Sombrero Reef, Phil's 1stPix/Flickr

Biodiversity is key to sustaining fish as a food source in a warming and more variable climate, concludes a recent paper in the Proceedings of the National Academy of Sciences (PNAS).

Scientists analyzed 25 environmental drivers of fish production using data from 4,556 reef fish surveys. The results were significant: diversity of fish species and traits were consistently strong predictors of their community biomass, second only to sea-surface temperature.

“Biodiversity is equally and often more important than water quality, nutrient supply, and human influence in controlling the global distribution of reef biomass,” write the authors.

Diverse fish populations also appeared more resilient to the impacts of climate change. On average, wider temperature ranges in a region reduced fish biomass. But this effect was 50 percent less in the most diverse communities, perhaps because species-rich areas contain fishes with a range of thermal niches.

Diverse communities also faired better in warmer temperatures. While biomass in low-richness communities declined at the highest temperatures (greater than 20° Celsius), it remained stable in high-richness communities.

This suggests biodiverse communities are both more productive and resilient to rising temperatures and temperature swings.

Confirming previous results

The study represents the most comprehensive test of diversity effects on biomass in natural ecosystems in the wild, according to its authors, and validates similar results found in controlled experimental settings.

“This work is a critical step forward in linking insights from experiments in buckets and garden plots to the larger world,” said co-author Jonathan Lefcheck of the Virginia Institute of Marine Science. “It shows that experimental ecologists have in fact been on the right track for 20 years, and that biodiversity is paramount to how natural systems work.”

Biodiversity supports human needs

Fish biomass production provides an unusually direct link from biodiversity to human needs. Over a billion people rely on fish for protein, particularly in the less-developed tropical regions included in the study. Indeed, fish biomass is a key part of the ocean’s economic assets, recently valued by WWF at $24 trillion.

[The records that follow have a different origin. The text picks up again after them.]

### src/rtl/mcfg_pkg.sv
package mcfg_pkg;
  localparam int unsigned DATA_W  = 16;
  localparam int unsigned BIT_IA  = 15;
  localparam int unsigned BIT_IB  = 14;
  localparam int unsigned BIT_GO  = 13;
  localparam int unsigned BIT_EN  = 12;

  typedef enum logic {RUN_IDLE = 1'b0, RUN_BUSY = 1'b1} run_e;
endpackage

### src/rtl/mcfg_sync.sv
module mcfg_sync #(
  parameter int unsigned STAGES = 2
) (
  input  logic clk_i,
  input  logic rst_ni,
  input  logic d_i,
  output logic q_o
);
  logic [STAGES-1:0] chain_q;

  generate
    if (STAGES == 1) begin : g_one
      always_ff @(posedge clk_i or negedge rst_ni)
        if (!rst_ni) chain_q <= '0;
        else         chain_q <= d_i;
    end else begin : g_many
      always_ff @(posedge clk_i or negedge rst_ni)
        if (!rst_ni) chain_q <= '0;
        else         chain_q <= {chain_q[STAGES-2:0], d_i};
    end
  endgenerate

  assign q_o = chain_q[STAGES-1];
endmodule

### src/rtl/mcfg_store.sv
module mcfg_store
  import mcfg_pkg::*;
#(
  parameter int unsigned ADDR_W   = 4,
  parameter int unsigned REG_ADDR = 0
) (
  input  logic              clk_i,
  input  logic              rst_ni,
  input  logic              mt_srst_i,
  input  logic              rt1_srst_i,
  input  logic              rt2_srst_i,
  input  logic [ADDR_W-1:0] addr_i,
  input  logic              wr_i,
  input  logic [DATA_W-1:0] wdata_i,
  input  logic              en_pin_s_i,
  output logic [DATA_W-1:0] rdata_o,
  output logic [DATA_W-1:0] cfg_o,
  output logic              go_req_o
);
  localparam logic [ADDR_W-1:0] SEL = ADDR_W'(REG_ADDR);

  logic              hit;
  logic [DATA_W-1:0] cfg_q, cfg_d;

  assign hit = wr_i && (addr_i == SEL);

  always_comb begin
    cfg_d = cfg_q;
    if (hit) begin
      cfg_d         = wdata_i;
      cfg_d[BIT_GO] = 1'b0;                          // strobe, never stored
      cfg_d[BIT_EN] = wdata_i[BIT_EN] & en_pin_s_i;  // cannot set while pin low
    end
  end

  always_ff @(posedge clk_i or negedge rst_ni)
    if (!rst_ni) cfg_q <= '0;
    else         cfg_q <= cfg_d;

  // enable is resolved before start within the same write
  assign go_req_o = hit && wdata_i[BIT_GO] && cfg_d[BIT_EN] && en_pin_s_i;
  assign cfg_o    = cfg_q;
  assign rdata_o  = (addr_i == SEL) ? cfg_q : '0;

  p_go_reads_zero_r8: assert property (@(posedge clk_i) disable iff (!rst_ni)
    rdata_o[BIT_GO] == 1'b0);

  p_soft_reset_inert_r3: assert property (@(posedge clk_i) disable iff (!rst_ni)
    ((mt_srst_i || rt1_srst_i || rt2_srst_i) && !hit) |=> $stable(cfg_q));

  p_en_gated_r7: assert property (@(posedge clk_i) disable iff (!rst_ni)
    (hit && !en_pin_s_i) |=> !cfg_q[BIT_EN]);
endmodule

### src/rtl/mcfg_seq.sv
module mcfg_seq
  import mcfg_pkg::*;
(
  input  logic clk_i,
  input  logic rst_ni,
  input  logic go_req_i,
  input  logic en_eff_i,
  input  logic done_i,
  output logic start_o,
  output logic abort_o
);
  run_e run_q;
  logic start_q;

  // abort is combinational so it is seen in the cycle the enable drops
  assign abort_o = (run_q == RUN_BUSY) && !en_eff_i;

  always_ff @(posedge clk_i or negedge rst_ni)
    if (!rst_ni) begin
      run_q   <= RUN_IDLE;
      start_q <= 1'b0;
    end else begin
      start_q <= go_req_i;
      if (go_req_i)                run_q <= RUN_BUSY;
      else if (abort_o || done_i)  run_q <= RUN_IDLE;
    end

  assign start_o = start_q;

  p_abort_needs_run_r10: assert property (@(posedge clk_i) disable iff (!rst_ni)
    abort_o |-> (run_q == RUN_BUSY));

  p_abort_ends_run_r11: assert property (@(posedge clk_i) disable iff (!rst_ni)
    (abort_o && !go_req_i) |=> (run_q == RUN_IDLE));

  p_start_sets_run_r8: assert property (@(posedge clk_i) disable iff (!rst_ni)
    start_o |-> (run_q == RUN_BUSY));
endmodule

### src/rtl/mcfg_master_ctl.sv
module mcfg_master_ctl
  import mcfg_pkg::*;
#(
  parameter int unsigned ADDR_W      = 4,
  parameter int unsigned REG_ADDR    = 0,
  parameter int unsigned SYNC_STAGES = 2
) (
  input  logic              clk_i,
  input  logic              rst_ni,
  input  logic              mt_srst_i,
  input  logic              rt1_srst_i,
  input  logic              rt2_srst_i,
  input  logic [ADDR_W-1:0] addr_i,
  input  logic              wr_i,
  input  logic [15:0]       wdata_i,
  output logic [15:0]       rdata_o,
  input  logic              inh_a_pin_i,
  input  logic              inh_b_pin_i,
  input  logic              ctl_en_pin_i,
  input  logic              ctl_done_i,
  output logic              inh_a_o,
  output logic              inh_b_o,
  output logic              ctl_en_o,
  output logic              ctl_start_o,
  output logic              ctl_abort_o
);
  logic              en_pin_s;
  logic              go_req;
  logic [DATA_W-1:0] cfg;

  mcfg_sync #(.STAGES(SYNC_STAGES)) u_en_sync (
    .clk_i (clk_i),
    .rst_ni(rst_ni),
    .d_i   (ctl_en_pin_i),
    .q_o   (en_pin_s)
  );

  mcfg_store #(.ADDR_W(ADDR_W), .REG_ADDR(REG_ADDR)) u_store (
    .clk_i     (clk_i),
    .rst_ni    (rst_ni),
    .mt_srst_i (mt_srst_i),
    .rt1_srst_i(rt1_srst_i),
    .rt2_srst_i(rt2_srst_i),
    .addr_i    (addr_i),
    .wr_i      (wr_i),
    .wdata_i   (wdata_i),
    .en_pin_s_i(en_pin_s),
    .rdata_o   (rdata_o),
    .cfg_o     (cfg),
    .go_req_o  (go_req)
  );

  assign inh_a_o  = cfg[BIT_IA] | inh_a_pin_i;
  assign inh_b_o  = cfg[BIT_IB] | inh_b_pin_i;
  assign ctl_en_o = cfg[BIT_EN] & en_pin_s;

  mcfg_seq u_seq (
    .clk_i   (clk_i),
    .rst_ni  (rst_ni),
    .go_req_i(go_req),
    .en_eff_i(ctl_en_o),
    .done_i  (ctl_done_i),
    .start_o (ctl_start_o),
    .abort_o (ctl_abort_o)
  );

  p_inh_a_pin_r4: assert property (@(posedge clk_i) disable iff (!rst_ni)
    inh_a_pin_i |-> inh_a_o);

  p_inh_b_pin_r5: assert property (@(posedge clk_i) disable iff (!rst_ni)
    inh_b_pin_i |-> inh_b_o);

  p_start_with_en_r9: assert property (@(posedge clk_i) disable iff (!rst_ni)
    ctl_start_o |-> cfg[BIT_EN]);

  p_en_needs_pin_r6: assert property (@(posedge clk_i) disable iff (!rst_ni)
    ctl_en_o |-> en_pin_s);
endmodule

### config.mk
export PLATFORM = sky130hd
export DESIGN_NAME = mcfg_master_ctl
export DESIGN_NICKNAME = d
export VERILOG_FILES = /design/src/rtl/mcfg_pkg.sv /design/src/rtl/mcfg_sync.sv /design/src/rtl/mcfg_store.sv /design/src/rtl/mcfg_seq.sv /design/src/rtl/mcfg_master_ctl.sv
export SDC_FILE = /design/constraint.sdc
export NUM_CORES = 1
export LEC_CHECK = 0
export CELL_PAD_IN_SITES_DETAIL_PLACEMENT = 1
export CELL_PAD_IN_SITES_GLOBAL_PLACEMENT = 1
export CORE_AREA = 10 10 66 68
export DETAILED_ROUTE_END_ITERATION = 10
export DIE_AREA = 0 0 76 78
export MAX_ROUTING_LAYER = met4
export PLACE_DENSITY_LB_ADDON = 0.1
export SLEW_MARGIN = 10
export SYNTH_ARGS = -nofsm -noshare
export SYNTH_HDL_FRONTEND = slang
export SYNTH_HIERARCHICAL = 1
export SYNTH_SLANG_ARGS = --single-unit
### constraint.sdc
create_clock -name clk_i -period 3.4 [get_ports clk_i]
set_clock_uncertainty 0.05 [all_clocks]
set_input_delay 0.68 -clock clk_i [delete_from_list [all_inputs] [get_ports clk_i]]
set_output_delay 0.68 -clock clk_i [all_outputs]
set_load 0.005 [all_outputs]
---- Word level (Yosys, flattened, before mapping) ----
Index checks and enable logic that the tools add are counted.
storage, ports and cells
  output and inout port bits .............. 21
  word-level logic and storage cells ...... 22
  flip-flop bits (word level) ............. 19
cells by class
  bitwise gates (word level) .............. 4
  reduce and logical (&&, ||, !) cells .... 9
  muxes and demuxes ....................... 4
operators with widths
  cell                number
  16-bit two-way mux  1
  13-bit two-way mux  1
  1-bit logical AND   5
  4-bit logical NOT   1
  1-bit AND           2
  1-bit two-way mux   2
  1-bit OR            2
  2-bit nonzero test  1
  1-bit logical NOT   1
  1-bit logical OR    1

---- Logic depth before layout (Yosys ltp) ----
  word-level depth ........................ 6
  depth in mapped cells ................... 5

---- Modules after synthesis ----
The synthesis kept the hierarchy.
modules (own cells, without submodules)
  module           instances  cells each  area an instance (µm²)
  mcfg_store       1          55          748.2
  mcfg_seq         1          5           70.1
  mcfg_sync        1          2           50.0
  mcfg_master_ctl  1          3           18.8

---- Worst setup path after synthesis ----
Ideal clock, no wire load.
  path type ............................... input to output
  start ................................... in addr_i[3]
  end ..................................... out rdata_o[10]
  stages on the path ...................... 3
  required time ........................... 2.670 ns
  setup slack ............................. 1.187 ns
  arrival ................................. 1.483 ns
  path through ............................ nor4_4 clkbuf_1 and2_1
between the ends
  longest elaborated chain between the ends .. 2
ends and longest elaborated chain
  item                line                   RTL
  from (decl)         mcfg_master_ctl.sv:13  input logic [ADDR_W-1:0] addr_i,
  4-bit logical NOT   mcfg_store.sv:43       assign rdata_o = (addr_i == SEL) ? cfg_q : '0;
  16-bit two-way mux  mcfg_store.sv:43
  to (decl)           mcfg_master_ctl.sv:16  output logic [15:0] rdata_o,
No other way between the ends.

---- Worst setup path in the final report ----
  start ................................... in addr_i[3]
  end ..................................... out rdata_o[8]
The elaborated chain is that of the path after synthesis.

==> flow_summary.yaml <==
die:
  start_util_pct: 27.7
  rows: 21
  die_h_um: 78
  die_w_um: 76
  fp.coreArea_um2: 3180
  dieArea_um2: 5930
  ioPinCount: 51
power:
  comb_power_share_pct: 22.8
  seqPwrFrac_pct: 55.3
  irDropWorstVdd_mv: 0.168
  p_sw_share_pct: 22.5
  p_leak_uw: 0.000615
  p_switching_uw: 117
  power.total_uw: 517
  intPower_uw: 401
  power_density_nw_per_um2: 367
  clock_power_share_pct: 21.9
critical_path:
  required_ns: 2.67
  timing.rr.start: "u_store/cfg_o[12]"
  cpMostUsedCell: "clkdlybuf4s50_1"
  critPathArrivalTime_ns: 2.31
  cp-start-kind: "input port"
  crit_chain: "clkdlybuf4s50_1 > nor4_4 > buf_4 > and2_1 > clkdlybuf4s50_1"
  slowest_stage: "clkdlybuf4s50_1"
  critical_path_class: "input port to output port"
  reg2reg_depth: 3
  regToRegSetupSlack_ns: 2.54
  end_kind: "output port"
  cp_slowest_stage_delay_ns: 0.50
  crit_path_max_fanout: 17
  rr_endpoint: "u_seq/run_q"
global_routing:
  grt_pass1_wl_um: 3970
  overflow: 0
  grt.total_usage_pct: 8.77
  grt_pass1_vias: 771
  antenna_found_initial: 0
  grt_start_max_net_pins: 20
timing:
  tightest_slew_ns: 0.890
  slew_violations: 0
  clock.fmax_ghz: 0.329
  tns_ns: 0
  finalHoldViolations: 0
  slew_headroom_pct: 40.5
  rsz0062_at_grt: "no"
  setup_ws_ns: 0.363
  setup_viol: 0
  period_needed_ns: 3.04
  fin_crit_sh_pct: 89.3
synthesis:
  synth_area_um2: 880
  ys_warn_count: 6
  synth_nets: 94
  syn_inst: 64
  syn_avg_cell_area_um2: 13.7
clock_network:
  cts_sinks: 19
  cts_max_path_buffers: 2
  cts_root_buf: "clkbuf_4"
  cts_tree: "built"
  clk-insertion-delay-late_ns: 0.29
  cts_hold_buf: 0
  htreeDepth: 1
  cts_buffers: 3
  post_cts_buffers: 0
  cts-resized-gates: 0
  clk_pin_slew_worst_paths_ns: 0.10
drt:
  wl_per_cell_um: 15.0
  drt-initial-drc-count: 13
  via_per_inst: 4.04
  final_antenna_net_count: 0
  firstDrtPassIters: 3
  totalWireLength_um: 2380
  drc: 0
  num_vias: 638
hold_path:
  hp-class: "register to register"
  hold_end: "u_en_sync/chain_q[1]"
  whs_path_depth: 0
  worstHoldStart: "u_en_sync/chain_q[0]"
place:
  pre_cts_ws_ns: 0.341
  gp_congestion: 0.662
  place_inst: 154
  portBuffers: 46
  place_area_um2: 1380
  dp_hpwl_um: 1790
run:
  maxCapViolations: 0
final_layout:
  fin_area_um2: 1410
  area_growth_syn_to_layout_pct: 60.2
  fin_nets: 143
  layout-drive-gt1-share_pct: 19.6
  fin_cells: 158
  diodes: 0
outcome:
  status: "finished, final reports clean"
-- sequential cells by signal, indices dropped and copies added, names as in the netlist --
register,count
u_store/cfg_o,15
u_en_sync/chain_q,2
u_seq/run_q,1
u_seq/start_o,1
-- metal layers --
layer  up-vias  global-route usage [%]  wire length, µm
li1        305                       -                -
met1       304                    9.68             1110
met2        27                    14.4             1120
met3         2                    3.57              120
met4         0                    2.27               21
met5         -                       -                0
-- how the worst max path moves through the flow --
stage	from	endpoint	slack, ns	cells after the start
floorplan	addr_i[3]	rdata_o[10]	1.19	3
global placement	addr_i[3]	rdata_o[11]	0.35	5
detailed placement	addr_i[3]	rdata_o[10]	0.34	5
CTS	addr_i[3]	rdata_o[12]	0.33	5
global route	addr_i[3]	rdata_o[9]	0.28	5
finish	addr_i[3]	rdata_o[8]	0.36	5
-- worst max-delay path, delay by kind of cell --
family	cells	cell delay, ns
buf+inv	3	1.19
simple gates	2	0.43
-- per-stage QoR --
step	util, %	hold slack, ns
4_1_cts	44.3	0.314
6_report	44.3	0.308
5_1_grt	44.3	0.326
2_1_floorplan	-	0.281
3_3_place_gp	43.5	0.286
3_5_place_dp	43.5	0.286
-- final cells by class --
type / instances / area [µm²]
flip-flops and latches: 19 / 475
repair buffers: 47 / 468
multi-input cells: 42 / 382
clock buffers: 4 / 26.3
fillers: 343 / 1770
well taps: 46 / 57.6
-- power by group through the flow --
stage          Combinational [µW]  Sequential (µW)  Clock [µW]
2_1_floorplan                61.6              285           0
3_3_place_gp                  118              289           0
3_5_place_dp                  120              292           0
4_1_cts                       121              287         126
5_1_grt                       129              293         137
6_report                      118              286         113
-- cells in the final DEF (no fill, tap or decap), drive strengths merged --
cell           count
or2                2
nor2               1
nand3              1
nor4               1
clkdlybuf4s50     46
and2              16
nand4              1
clkbuf             4
o21bai             1
buf                1
a21bo              1
mux2              14
and2b              1
nand2              2
dfrtp             19
conb               1
Power figures use the tool's default switching activity.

The good news is that high biodiversity in tropical areas will likely buffer the worst warming impacts on fish communities. But probably not forever. Many tropical species are already near their upper thermal tolerance limits.

Management to sustain reef fish biodiversity is likely an influential lever in maintaining these economic assets.

“Biodiversity is more than a pretty face,” said lead author J. Emmett Duffy, of the Smithsonian Environmental Research Center. “Preserving biodiversity is not just an aesthetic or spiritual issue—it’s critical to the healthy functioning of ecosystems and the important services they provide to humans, like seafood.”